The brain structural differences in ASD might be the product of atypical neurogenesis/gliogenesis, neuronal cell shrinkage/death, synaptic pruning, or myelination. Consistent with the present findings, postmortem studies on the neuropathology of ASD demonstrate altered cytoarchitectural organization [97], perturbed size and density of minicolumns [98], and increased microglial infiltration [99,100] in the regions identified here. These heterogeneous microstructural changes in neurobiology may add up to macrostructural differences in ASD as shown in the present study (see [101] for a review).

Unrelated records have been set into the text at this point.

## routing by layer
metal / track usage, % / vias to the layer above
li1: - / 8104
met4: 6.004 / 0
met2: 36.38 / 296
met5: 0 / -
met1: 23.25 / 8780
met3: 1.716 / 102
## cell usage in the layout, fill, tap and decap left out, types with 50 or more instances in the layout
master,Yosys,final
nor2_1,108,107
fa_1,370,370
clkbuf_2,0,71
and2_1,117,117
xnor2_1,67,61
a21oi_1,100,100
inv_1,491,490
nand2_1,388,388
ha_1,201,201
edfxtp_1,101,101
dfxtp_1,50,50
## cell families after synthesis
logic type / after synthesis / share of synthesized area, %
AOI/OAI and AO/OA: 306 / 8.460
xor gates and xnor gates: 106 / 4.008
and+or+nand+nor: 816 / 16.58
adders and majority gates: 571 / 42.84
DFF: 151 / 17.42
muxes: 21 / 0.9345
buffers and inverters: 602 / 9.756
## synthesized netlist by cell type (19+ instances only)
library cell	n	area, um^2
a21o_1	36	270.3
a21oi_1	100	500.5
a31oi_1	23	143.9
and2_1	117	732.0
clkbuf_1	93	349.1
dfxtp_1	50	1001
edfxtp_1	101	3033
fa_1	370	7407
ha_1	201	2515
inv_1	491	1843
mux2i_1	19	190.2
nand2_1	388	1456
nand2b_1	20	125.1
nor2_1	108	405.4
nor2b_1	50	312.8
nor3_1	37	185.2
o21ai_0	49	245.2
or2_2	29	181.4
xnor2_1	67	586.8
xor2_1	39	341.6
--- config.mk ---
export PLATFORM = sky130hd
export DESIGN_NAME = skts_lane
export DESIGN_NICKNAME = d
export VERILOG_FILES = /design/src/hw/rtl/skts_pkg.sv /design/src/hw/rtl/skts_lane.sv
export SDC_FILE = /design/constraint.sdc
export NUM_CORES = 2
export LEC_CHECK = 0
export BUFFER_PORTS_ARGS = -buffer_cell sky130_fd_sc_hd__clkbuf_2
export CORE_UTILIZATION = 43
export CTS_CLUSTER_DIAMETER = 200
export DETAILED_ROUTE_END_ITERATION = 8
export PLACE_DENSITY = 0.64
export SLEW_MARGIN = 20
export SYNTH_ARGS = -nofsm -noshare
export SYNTH_HDL_FRONTEND = slang
export SYNTH_SLANG_ARGS = --single-unit
--- constraint.sdc ---
create_clock -name clk -period 16.3 [get_ports clk]
set_input_delay 0 -clock clk [delete_from_list [all_inputs] [get_ports clk]]
set_output_delay 0 -clock clk [all_outputs]
set_load 0.05 [all_outputs]
--- src/hw/rtl/skts_pkg.sv ---
// Shared types and constants for the scalar Kalman trajectory smoother.
// No dependencies; used by skts_lane, skts_gain and the top level.
package skts_pkg;

  localparam int RegW   = 24;
  localparam int VarW   = 25;
  localparam int StepW  = 32;
  localparam int AccW   = 48;
  localparam int DiffW  = 49;
  localparam int CfgIdxW = 2;

  localparam logic [CfgIdxW-1:0] REG_PROCESS_NOISE     = 2'd0;
  localparam logic [CfgIdxW-1:0] REG_MEASUREMENT_NOISE = 2'd1;

  localparam logic signed [AccW-1:0]  Max48 = {1'b0, {(AccW-1){1'b1}}};
  localparam logic signed [AccW-1:0]  Min48 = {1'b1, {(AccW-1){1'b0}}};
  localparam logic signed [StepW-1:0] Max32 = {1'b0, {(StepW-1){1'b1}}};
  localparam logic signed [StepW-1:0] Min32 = {1'b1, {(StepW-1){1'b0}}};

  typedef struct packed {
    logic accept;
    logic diff;
    logic mult;
    logic update;
    logic first;
  } seq_ctrl_t;

endpackage

--- src/hw/rtl/skts_lane.sv ---
// One axis lane: step selection, saturating trajectory, Kalman estimate, correction.
// Depends on skts_pkg.
module skts_lane #(
  parameter int FRAC_BITS = 16
) (
  input  logic                           clk,
  input  logic                           rst,
  input  skts_pkg::seq_ctrl_t            ctrl,
  input  logic                           motion_valid,
  input  logic signed [skts_pkg::StepW-1:0] step_in,
  input  logic [FRAC_BITS:0]             gain,
  output logic signed [skts_pkg::AccW-1:0]  est,
  output logic signed [skts_pkg::StepW-1:0] corrected
);

  localparam int ProdW = skts_pkg::DiffW + FRAC_BITS + 2;
  localparam int CorrW = skts_pkg::AccW + 2;

  logic signed [skts_pkg::StepW-1:0] last_good;
  logic signed [skts_pkg::StepW-1:0] step;
  logic signed [skts_pkg::AccW-1:0]  acc;
  logic signed [skts_pkg::DiffW-1:0] diff;
  logic signed [ProdW-1:0]           prod;

  logic signed [skts_pkg::StepW-1:0] step_sel;
  logic signed [skts_pkg::DiffW-1:0] acc_sum;
  logic signed [skts_pkg::AccW-1:0]  acc_next;
  logic signed [FRAC_BITS+1:0]       gain_s;
  logic signed [ProdW-1:0]           prod_next;
  logic signed [ProdW-1:0]           delta;
  logic signed [CorrW-1:0]           corr_sum;

  always_comb begin
    step_sel = motion_valid ? step_in : last_good;
    acc_sum  = {acc[skts_pkg::AccW-1], acc}
             + {{(skts_pkg::DiffW-skts_pkg::StepW){step_sel[skts_pkg::StepW-1]}}, step_sel};
    if (acc_sum[skts_pkg::DiffW-1] != acc_sum[skts_pkg::AccW-1]) begin
      acc_next = acc_sum[skts_pkg::DiffW-1] ? skts_pkg::Min48 : skts_pkg::Max48;
    end else begin
      acc_next = acc_sum[skts_pkg::AccW-1:0];
    end
    gain_s    = {1'b0, gain};
    prod_next = ProdW'(diff) * ProdW'(gain_s);
    delta     = prod >>> FRAC_BITS;
    corr_sum  = {{(CorrW-skts_pkg::StepW){step[skts_pkg::StepW-1]}}, step}
              + {{2{est[skts_pkg::AccW-1]}}, est}
              - {{2{acc[skts_pkg::AccW-1]}}, acc};
    if (corr_sum[CorrW-1:skts_pkg::StepW-1] != {(CorrW-skts_pkg::StepW+1){1'b0}} &&
        corr_sum[CorrW-1:skts_pkg::StepW-1] != {(CorrW-skts_pkg::StepW+1){1'b1}}) begin
      corrected = corr_sum[CorrW-1] ? skts_pkg::Min32 : skts_pkg::Max32;
    end else begin
      corrected = corr_sum[skts_pkg::StepW-1:0];
    end
  end

  always_ff @(posedge clk) begin
    if (rst) begin
      last_good <= '0;
      acc       <= '0;
      est       <= '0;
    end else begin
      if (ctrl.accept) begin
        if (motion_valid) begin
          last_good <= step_in;
        end
        acc <= acc_next;
      end
      if (ctrl.update) begin
        est <= ctrl.first ? '0 : est + delta[skts_pkg::AccW-1:0];
      end
    end
  end

  always_ff @(posedge clk) begin
    if (ctrl.accept) begin
      step <= step_sel;
    end
    if (ctrl.diff) begin
      diff <= {acc[skts_pkg::AccW-1], acc} - {est[skts_pkg::AccW-1], est};
    end
    if (ctrl.mult) begin
      prod <= prod_next;
    end
  end

endmodule

==> flow_summary.json <==
{
  "netlist_instances": 5325,
  "dieHeight_um": 333,
  "most-common-layout-cells": "1092 x inv_1, 805 x fa_1, 620 x nand2_1, 390 x and2_1, 335 x ha_1",
  "grt_max_degree": 97,
  "avgSynthCellArea_um2": 8.87,
  "placed_cells": 6687,
  "cts_tree": "yes",
  "worst_slew_margin_rel_pct": 22.6,
  "critPathKind": "reg2reg",
  "setup_violations": 0,
  "synth_area_um2": 47300,
  "rows": 121,
  "rsz0062_at_grt": "no",
  "finalMaxSlewViolations": 0,
  "final_common_cell": "inv_1",
  "numPortBuffers": 136,
  "hp-class": "in2reg",
  "max_freq_mhz": 118,
  "cp.arrival_ps": 8790,
  "grt_pass1_wl_mm": 212,
  "period_share_pct": 52.1,
  "required_ps": 16590,
  "fin_util_pct": 46.5,
  "startpoint_type": "register",
  "gp_congestion": 0.924,
  "clk_pin_slew_ps": 60,
  "drtIter0Drc": 2293,
  "yosys_most_used_dff": "edfxtp_1",
  "yosys_warnings": 0,
  "multiInputGateArea_um2": 35800,
  "fin_cells": 6786,
  "initial_utilization_pct": 43.4,
  "cts_buffers": 35,
  "nFillCells": 10512,
  "antenna_found_initial": 3,
  "status": "complete, no violations",
  "worstPathMaxFanout": 17,
  "core_um2": 109000,
  "path_cells": "and2_1 -> fa_1 -> inv_1 -> fa_1 -> fa_1 -> inv_1 -> fa_1 -> fa_1 -> inv_1 -> fa_1 -> inv_1 -> ha_1 -> nand4_1 -> nor3_1 -> and3_1 -> a22o_1 -> o21ai_1 -> a311oi_1 -> a41o_1 -> a221o_1 -> a211o_1 -> or3_1 -> a21oi_1 -> xnor2_1",
  "ys_async_sr_fraction_pct": 0,
  "vias_per_cell": 5.33,
  "dp_hpwl_mm": 101,
  "clock-sinks": 257,
  "max_stage_delay_ps": 760,
  "clockRootBuffer": "clkbuf_16",
  "clock_latency_ps": 560,
  "finalCriticalPeriod_ps": 8490,
  "ys_seq_area_share_pct": 13.6,
  "synth_fp_nets": 6522,
  "cap_viol_max_count": 0,
  "tightest_slew_ps": 1160,
  "nets": 6541,
  "clockBufferDepth": 3,
  "drive_above_1_share_pct": 5.59,
  "yosysUniqueCellTypes": 92,
  "regArea_um2": 6440,
  "fin_skew_ps": 39.8,
  "synth_seq_cells": 257,
  "worstSetupEndpointType": "register",
  "postRouteWirelength_mm": 131,
  "grt_pass1_vias": 37880,
  "grt_overflow": 0,
  "synthToLayoutAreaGrowth_pct": 7.15,
  "track_usage_pct": 24.2,
  "hold_viol_final": 0,
  "dr_total_vias": 36173,
  "htree_levels": 2,
  "post_drt_wl_per_cell_um": 19.3,
  "synth_edf_count": 129,
  "cpLargestDelayFamily": "adder cells",
  "drtAntennaViolNets": 0,
  "post-cts-setup-buffers": 0,
  "slowest_stage": "edfxtp_1",
  "critical_path_buf_inv_count": 4,
  "route.detailed.drc": 0,
  "pin_count": 137,
  "crit_path_frequent_cell": "fa_1",
  "first_pass_iters": 5,
  "die_area_um2": 111000,
  "final.setup.tns_ps": 0,
  "die_w_um": 333
}
final cells by class:
cell class	instances	area share (%)
antenna	1	0.00494
timing repair buffer	206	2.57
multi-input combinational	3751	70.8
clock buffer	56	2.23
tap	1414	3.49
clock inverter	8	0.114
inverter	1093	8.10
sequential	257	12.7
stage by stage:
stage                     area, um2  setup WS (ps)  hold slack (ps)
after detailed placement      49100           7910              362
after global placement        49100           7950              358
final                         50600           7810             78.0
after global routing          50600           7410             65.3
after CTS                     50600           7860             33.2
after floorplan               47300           9360              112
registers in the layout, indices dropped and copies added, names as in the netlist:
register / cells
last_good: 32
step: 32
est: 48
acc: 48
prod: 48
diff: 49
cells by family (layout without fill, tap and decap cells):
group | after synthesis | after routing | share of synthesized area [%]
flops | 257 | 257 | 13.6
compound gates | 865 | 865 | 12.4
simple gates | 1445 | 1445 | 14.6
fa+ha+maj | 1144 | 1144 | 43.1
xor+xnor | 229 | 229 | 4.29
buf+inv | 1317 | 1363 | 10.6
mux | 68 | 68 | 1.52
other cells | 0 | 1 | 0
layer usage:
| metal | vias to the layer above | GRT usage [%] | wire, um |
|---|---|---|---|
| li1 | 16740 | - | - |
| met1 | 18300 | 34.1 | 59600 |
| met2 | 985 | 40.0 | 60800 |
| met3 | 144 | 2.97 | 7410 |
| met4 | 4 | 5.21 | 2800 |
| met5 | - | 0 | 32 |
path summary, 6_finish.rpt:
check | start | endpoint | slack (ps) | cells after the start
max | diff[14]$_DFFE_PP_ | prod[63]$_DFFE_PP_ | 7810 | 24
min | ctrl[1] | est[0]$_SDFFE_PP0P_ | 80 | 3
max reg2reg | diff[14]$_DFFE_PP_ | prod[63]$_DFFE_PP_ | 7810 | 24
min reg2reg | last_good[1]$_SDFFE_PP0P_ | last_good[1]$_SDFFE_PP0P_ | 490 | 2
worst min-delay path: cells and delay by family:
kind	cells	cell delay, ps
buf+inv	1	310
simple gates	1	200
compound gates	1	70
Yosys cell counts (all sizes together), types with 31 or more instances:
library cell / number / area (um2)
inv: 1092 / 4100
clkbuf: 204 / 766
xnor2: 156 / 1370
a21oi: 228 / 1140
mux2i: 37 / 370
edfxtp: 129 / 3870
a21o: 132 / 991
nand2: 620 / 2330
nand3: 49 / 245
o21bai: 49 / 372
and2: 390 / 2440
xor2: 73 / 654
fa: 805 / 16100
o21a: 56 / 428
o21ai: 180 / 920
mux2: 31 / 349
ha: 335 / 4190
a311oi: 39 / 348
dfxtp: 128 / 2560
nor2: 224 / 841
what timing repair did:
action / CTS / global route
hold buffers: 34 / 0
endpoints found under the hold margin: 77 / 0
endpoints found under the setup margin: 0 / 0
gates resized for setup: 0 / 0
Power is left out: the tool's default activity adds up to more than one toggle a clock period on the data nets, which glitch-free logic cannot reach.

Overall, our findings in the context of the biological, methodological, and clinical heterogeneity of ASD raise several questions to be further addressed: What drives the atypical developmental trajectories of brain growth in individuals with ASD compared to typically developing individuals? How are these neurobiological atypicalities associated with the developmental changes in cognition and behavior?

Limitations

Our findings should be interpreted in the light of other limitations not indicated above. First, the cross-sectional design limits the capacity in directly addressing developmental trajectories, for example, any non-linear trends. The age dependency shown in this work should be interpreted in combination with findings from longitudinal studies [26,27], given the inherent weakness of cross-sectional data in drawing inferences about longitudinal processes. Second, as the participants were of average or above-average IQ and were all males, it is unknown whether the findings could be generalized to other demographic subgroups [3,4]. Third, there were five males with ASD taking methylphenidate for inattentive symptoms. Despite a lack of information regarding methylphenidate effects on brain structures in ASD, prior literature provides evidence that stimulant treatment may normalize some structural brain abnormalities in attention-deficit/hyperactivity disorder [102]. How exactly stimulant treatment affects brain structures in ASD remains to be clarified. Lastly, the age-stratified analysis was based on arbitrary chronological age cutoffs owing to the lack of pubertal development information in our study. Prior studies suggest that hormonal processes around puberty exert significant effects on brain structural development [103,104], warranting further inquiry into structural brain alterations in ASD in relation to physical and hormonal developmental stages.

Conclusions

In summary, our three-step statistical modeling approach demonstrated highly age-dependent atypical brain morphometry in ASD. Diagnosis-by-age interaction should be regularly examined, and age-stratified analyses should be further performed in future studies into the developmental neurobiology of ASD. Our findings, together with comparisons with earlier reports, indicate that prior discrepant structural neuroimaging findings in ASD may substantially originate from the various age range examined, as well as different statistical approach dealing with age dependency effects. Besides, different imaging protocols and the biological heterogeneity of ASD could further contribute to the discrepancy in the literature. Longitudinal studies with more even age distributions and better-powered designs, alongside the conjoint use of several imaging analysis pipelines can help directly clarify plausible differential growth trajectories in the life span neurodevelopment in ASD.